To work with specific columns in a CSV file, use the cut command with a delimiter and field number. The following command extracts the visitors column:

cut -d',' -f2 traffic.csv | tail -n +2

This extracts field 2 (visitors column) using cut, and tail -n +2 skips the header row.

# Calculating Measures of Central Tendency

// Finding the Mean (Average)

The mean is the sum of all values divided by the number of values. We can calculate this by extracting the target column, then using awk to accumulate values:

cut -d',' -f2 traffic.csv | tail -n +2 | awk '{sum+=$1; count++} END {print "Mean:", sum/count}'

The awk command accumulates the sum and count as it processes each line, then divides them in the END block.
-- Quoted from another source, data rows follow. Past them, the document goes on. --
== xenon ==
## copyEngine
module copyEngine  #(
    parameter DATA_WIDTH       = 64,
    parameter ADDR_WIDTH       = 32,
    parameter LEN              = 16,
    parameter FULL_WORD_SIZE   = DATA_WIDTH / 8
) (
    input                             rstn,
    input                             clk,
    input                             src_dw_sel_i, 
    input                             dst_dw_sel_i, 
    input                             copy_i,
    input                             set_i,
    input        [7:0]                setVal_i,
    input                             flush_i,
    input        [LEN-1:0]            len_i,
    input        [ADDR_WIDTH-1:0]     src_i,
    input        [ADDR_WIDTH-1:0]     dst_i,
    output logic                      done_o,
    output logic                      mem_re_r,
    output logic [ADDR_WIDTH-1:0]     mem_rad_r,
    input                             mem_rreq_rdy,
    input        [DATA_WIDTH-1:0]     mem_rdat,
    input                             mem_rdat_rdy,
    output logic [FULL_WORD_SIZE-1:0] mem_bwe_r,
    output logic [ADDR_WIDTH-1:0]     mem_wad_r,
    output logic [DATA_WIDTH-1:0]     mem_wdat_r,
    input                             mem_wreq_rdy,
    output logic                      flush_r,
    output logic [ADDR_WIDTH-1:0]     cmd_adr_r,
    input                             cmd_rdy
);
    localparam int WORD_SIZE = FULL_WORD_SIZE / 2;
    localparam int RD_FIFO_DW = 32;
    localparam int RD_FIFO_AW = 4;
    localparam int BYTE_SHIFT = $clog2(FULL_WORD_SIZE);
    localparam int LOG_BYTE_SHIFT = $clog2(BYTE_SHIFT);
    localparam int ALIGN_BUF_SIZE = 2*RD_FIFO_DW;
    localparam int ALIGN_BUF_SIZE_BYTES = ALIGN_BUF_SIZE / 8;
    localparam int LOG_ALIGN_BUF_SIZE = $clog2(ALIGN_BUF_SIZE);
    localparam int LOG_ALIGN_BUF_SIZE_BYTES = $clog2(ALIGN_BUF_SIZE_BYTES);
    localparam int FULL_WRITE_MASK = {FULL_WORD_SIZE {1'b1}};
    localparam int WRITE_MASK = {WORD_SIZE {1'b1}};
    localparam int WRITE_FIRST=0;
    localparam int WRITE_MIDDLE=1;
    localparam int WRITE_LAST=2;
    localparam int WRITE_SKIP=3;  
    logic [BYTE_SHIFT-1:0]              srcShift, srcShift_r;
    logic [BYTE_SHIFT-1:0]              dstShift, dstShift_r;
  ...
Size: ~5600 cells after synthesis, ~880 flip-flops, ~330 I/O pins, about 0.049 mm^2 of cells after synthesis.
clock: 3.77 ns
lec_check: 0
abc_area: 1
cap_margin: 20
core_aspect_ratio: 1.42
core_margin: 2
core_utilization: 72
slew_margin: 20
run.sh (not shown) runs the stock make flow with config.mk's settings and CLKGATE_MAP_FILE=.
In the summary table, xenon is marked failed, with error GRT-0116 raised in 5_1_grt.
Next, we calculate the median and the mode.

// Finding the Median

The median is the middle value when the dataset is sorted. For an even number of values, it is the average of the two middle values. First, sort the data, then find the middle:

cut -d',' -f2 traffic.csv | tail -n +2 | sort -n | awk '{arr[NR]=$1; count=NR} END {if(count%2==1) print "Median:", arr[(count+1)/2]; else print "Median:", (arr[count/2]+arr[count/2+1])/2}'

This sorts the data numerically with sort -n, stores values in an array, then finds the middle value (or the average of the two middle values if the count is even).

// Finding the Mode

The mode is the most frequently occurring value. We find this by sorting, counting duplicates, and identifying which value appears most often:

cut -d',' -f2 traffic.csv | tail -n +2 | sort -n | uniq -c | sort -rn | head -n 1 | awk '{print "Mode:", $2, "(appears", $1, "times)"}'

This sorts values, counts duplicates with uniq -c, sorts by frequency in reverse order, and selects the top result.

# Calculating Measures of Dispersion (or Spread)

// Finding the Maximum Value

To find the largest value in your dataset, we compare each value and track the maximum:

awk -F',' 'NR>1 {if($2>max) max=$2} END {print "Maximum:", max}' traffic.csv

This skips the header with NR>1, compares each value to the current max, and updates it when finding a larger value.

// Finding the Minimum Value

Similarly, to find the smallest value, initialize a minimum from the first data row and update it when smaller values are found:

awk -F',' 'NR==2 {min=$2} NR>2 {if($2<min) min=$2} END {print "Minimum:", min}' traffic.csv

Run the above commands to retrieve the maximum and minimum values.

// Finding Both Min and Max

Rather than running two separate commands, we can find both the minimum and maximum in a single pass:

awk -F',' 'NR==2 {min=$2; max=$2} NR>2 {if($2max) max=$2} END {print "Min:", min, "Max:", max}' traffic.csv

This single-pass approach initializes both variables from the first row, then updates each independently.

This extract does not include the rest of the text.